国の協力要請基準に吉村知事「成り立つのか?」と疑問視

大阪府が6月29日、新型コロナウイルスへの対策本部会議を実施。国が示している協力要請の基準を「大阪モデル」と併用する案に対して、吉村洋文知事が「この基準で波を測れるのか? 専門家の意見を聞きたい」と疑問視した。

今回の会議では、コロナの状況を府民と共有するための独自基準「大阪モデル」の修正案について検討。

当初は要請解除に向けた基準であったことから、今後は感染者が増加したときに「警戒」として黄色信号、「非常事態」として赤信号を点灯、そして緑信号を「解除」として灯す方向で話し合われた。

感染拡大状況をモニタリングするための指標は、まず7日間平均で(1)感染経路不明者の前週増加比2以上(前回1以上)と(2)感染経路不明者数10人以上(前回5~10人)とそれぞれ基準を引き下げ。

これに、大阪大学核物理研究センターの中野貴志教授のK値を取り入れた(3)7日間の合計新規陽性者数が120人以上かつ後半3日間で半数以上を基準とする指標が加わり、これら3つが基準値を上回ったときに、警戒を意味する「黄色」信号となるなどの修正案が出された。

そんななか論点に上がったのが、社会への協力要請に向け国が示している「基準日」。これは、基準10万人あたりの新規感染者数(報告数)が、都道府県別で2.5人/週となった日から1~7日後に協力要請をおこなうというもの。

この基準だと人口884万8998人(2019年1月1日時点)の大阪府では、1週間の感染者数が222人、平均で1日32人になった日が基準日に。

この場合、感染者の増加傾向を重視した修正大阪モデルの基準を満たしていなくても「警戒(黄色)」となり、国による緊急事態宣言が出されれば「非常事態(赤色)」信号が点灯するという。

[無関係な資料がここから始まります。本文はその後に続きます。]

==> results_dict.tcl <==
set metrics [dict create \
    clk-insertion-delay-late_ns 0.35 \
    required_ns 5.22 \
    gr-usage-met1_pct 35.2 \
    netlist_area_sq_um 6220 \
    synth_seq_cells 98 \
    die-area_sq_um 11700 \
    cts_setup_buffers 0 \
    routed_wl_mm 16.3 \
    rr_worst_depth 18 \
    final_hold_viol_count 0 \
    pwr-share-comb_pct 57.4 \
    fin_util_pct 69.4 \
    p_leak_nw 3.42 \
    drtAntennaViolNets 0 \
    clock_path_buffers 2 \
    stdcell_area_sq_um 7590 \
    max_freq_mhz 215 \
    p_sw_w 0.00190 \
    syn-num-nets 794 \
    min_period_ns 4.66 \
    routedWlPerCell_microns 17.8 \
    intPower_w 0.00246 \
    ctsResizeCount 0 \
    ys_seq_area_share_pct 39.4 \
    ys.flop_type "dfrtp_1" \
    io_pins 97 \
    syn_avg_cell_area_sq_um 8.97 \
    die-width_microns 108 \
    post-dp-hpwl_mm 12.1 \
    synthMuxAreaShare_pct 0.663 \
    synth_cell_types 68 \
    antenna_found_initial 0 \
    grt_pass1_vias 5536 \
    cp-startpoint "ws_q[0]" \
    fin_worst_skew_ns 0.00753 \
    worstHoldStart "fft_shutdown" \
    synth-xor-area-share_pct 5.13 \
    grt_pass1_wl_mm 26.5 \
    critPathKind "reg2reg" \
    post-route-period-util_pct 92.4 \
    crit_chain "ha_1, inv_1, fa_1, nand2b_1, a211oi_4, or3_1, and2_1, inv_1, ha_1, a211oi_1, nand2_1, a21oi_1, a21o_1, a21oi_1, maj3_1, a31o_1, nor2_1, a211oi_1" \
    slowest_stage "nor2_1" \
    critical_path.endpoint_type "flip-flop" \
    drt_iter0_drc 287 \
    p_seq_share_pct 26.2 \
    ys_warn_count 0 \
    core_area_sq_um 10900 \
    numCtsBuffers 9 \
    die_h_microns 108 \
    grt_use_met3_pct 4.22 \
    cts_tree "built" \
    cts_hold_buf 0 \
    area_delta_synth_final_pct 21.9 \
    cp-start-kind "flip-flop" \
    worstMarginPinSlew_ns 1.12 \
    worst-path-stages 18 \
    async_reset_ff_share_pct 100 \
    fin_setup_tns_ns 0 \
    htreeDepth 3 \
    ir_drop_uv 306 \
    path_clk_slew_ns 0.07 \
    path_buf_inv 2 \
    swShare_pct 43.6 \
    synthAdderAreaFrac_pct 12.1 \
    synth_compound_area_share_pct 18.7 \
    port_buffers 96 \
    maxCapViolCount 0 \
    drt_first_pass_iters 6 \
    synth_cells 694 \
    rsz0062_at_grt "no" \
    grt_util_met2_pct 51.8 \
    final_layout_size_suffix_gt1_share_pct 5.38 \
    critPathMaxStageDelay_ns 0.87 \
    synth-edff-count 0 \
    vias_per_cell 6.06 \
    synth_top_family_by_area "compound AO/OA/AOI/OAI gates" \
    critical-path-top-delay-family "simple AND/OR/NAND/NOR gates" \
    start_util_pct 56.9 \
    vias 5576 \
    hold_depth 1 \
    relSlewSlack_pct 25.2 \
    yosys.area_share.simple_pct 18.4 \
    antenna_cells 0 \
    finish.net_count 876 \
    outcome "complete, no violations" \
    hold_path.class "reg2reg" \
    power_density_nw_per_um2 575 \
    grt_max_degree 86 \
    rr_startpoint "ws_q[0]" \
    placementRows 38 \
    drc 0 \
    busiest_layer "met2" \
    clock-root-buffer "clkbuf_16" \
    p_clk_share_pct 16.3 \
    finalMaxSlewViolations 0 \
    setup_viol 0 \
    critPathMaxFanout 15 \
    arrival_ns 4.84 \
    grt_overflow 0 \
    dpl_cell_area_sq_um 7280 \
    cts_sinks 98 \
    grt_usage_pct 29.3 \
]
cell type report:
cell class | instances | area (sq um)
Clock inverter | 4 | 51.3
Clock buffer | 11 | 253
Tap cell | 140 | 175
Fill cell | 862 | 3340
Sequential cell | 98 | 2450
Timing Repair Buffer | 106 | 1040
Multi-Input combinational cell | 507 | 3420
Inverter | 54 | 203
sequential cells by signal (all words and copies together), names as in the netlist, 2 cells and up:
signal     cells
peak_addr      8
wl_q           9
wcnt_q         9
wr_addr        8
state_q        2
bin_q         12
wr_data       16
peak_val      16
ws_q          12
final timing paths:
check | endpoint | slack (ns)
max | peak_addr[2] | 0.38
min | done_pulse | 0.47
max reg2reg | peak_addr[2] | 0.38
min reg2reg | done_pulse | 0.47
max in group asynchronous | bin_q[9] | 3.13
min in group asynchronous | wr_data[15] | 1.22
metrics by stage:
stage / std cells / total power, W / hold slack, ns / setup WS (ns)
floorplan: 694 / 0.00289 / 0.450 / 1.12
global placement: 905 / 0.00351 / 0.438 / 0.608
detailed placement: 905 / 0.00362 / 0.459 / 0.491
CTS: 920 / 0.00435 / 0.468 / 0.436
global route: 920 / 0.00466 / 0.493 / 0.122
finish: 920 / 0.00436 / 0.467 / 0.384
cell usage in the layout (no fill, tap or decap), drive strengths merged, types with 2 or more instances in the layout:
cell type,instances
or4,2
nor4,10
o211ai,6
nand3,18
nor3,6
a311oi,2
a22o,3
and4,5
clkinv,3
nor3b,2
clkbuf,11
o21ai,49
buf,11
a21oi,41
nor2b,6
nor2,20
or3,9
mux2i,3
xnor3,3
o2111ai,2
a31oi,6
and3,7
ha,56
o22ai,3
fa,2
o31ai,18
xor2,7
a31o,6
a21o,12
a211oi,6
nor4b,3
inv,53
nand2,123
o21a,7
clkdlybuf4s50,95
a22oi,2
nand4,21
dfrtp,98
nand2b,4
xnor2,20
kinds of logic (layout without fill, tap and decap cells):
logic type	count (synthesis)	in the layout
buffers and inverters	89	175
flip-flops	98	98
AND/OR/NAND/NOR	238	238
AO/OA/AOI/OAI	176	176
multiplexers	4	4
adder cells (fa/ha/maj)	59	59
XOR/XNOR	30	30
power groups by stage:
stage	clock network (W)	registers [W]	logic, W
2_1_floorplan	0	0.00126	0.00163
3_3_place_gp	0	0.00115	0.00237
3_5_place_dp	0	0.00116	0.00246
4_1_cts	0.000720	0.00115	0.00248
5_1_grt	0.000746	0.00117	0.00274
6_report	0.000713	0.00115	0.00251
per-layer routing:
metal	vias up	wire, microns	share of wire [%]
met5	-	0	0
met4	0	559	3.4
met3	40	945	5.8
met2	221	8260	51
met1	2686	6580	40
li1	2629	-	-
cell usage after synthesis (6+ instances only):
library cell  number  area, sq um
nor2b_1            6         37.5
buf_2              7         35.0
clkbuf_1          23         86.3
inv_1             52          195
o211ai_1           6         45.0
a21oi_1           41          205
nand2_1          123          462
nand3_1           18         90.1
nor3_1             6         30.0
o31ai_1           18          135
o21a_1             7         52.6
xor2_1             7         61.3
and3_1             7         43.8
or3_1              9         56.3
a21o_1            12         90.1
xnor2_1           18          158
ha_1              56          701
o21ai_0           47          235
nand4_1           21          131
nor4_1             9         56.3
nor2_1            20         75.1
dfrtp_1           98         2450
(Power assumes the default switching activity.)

これに対し吉村知事は、「大阪モデルは、これまで培ってきた基準と中野教授のK値を取り入れ妥当だと思う。しかし、国の基準は平たく、絶対数がまったくない。この基準で生活に影響を与える黄色を付けるのは、どうかと思う。2.5人は基準として成り立つのか?」と疑問視。

これを受けて府の健康医療部・藤井部長は、「大阪の独自指標は継続。国の基準は簡単なため、これをもって即座に黄色を灯すかは、本部会議と専門家の意見もふまえ協議する。この方が妥当性は高まる」と提案し、今後も引きつづき検討されるという。

修正大阪モデルについては、専門家会議を経て7月中旬に本部会議で決定される予定。また現在、点灯している「解除」の緑信号は、6月30日をもって消灯されることが決定した。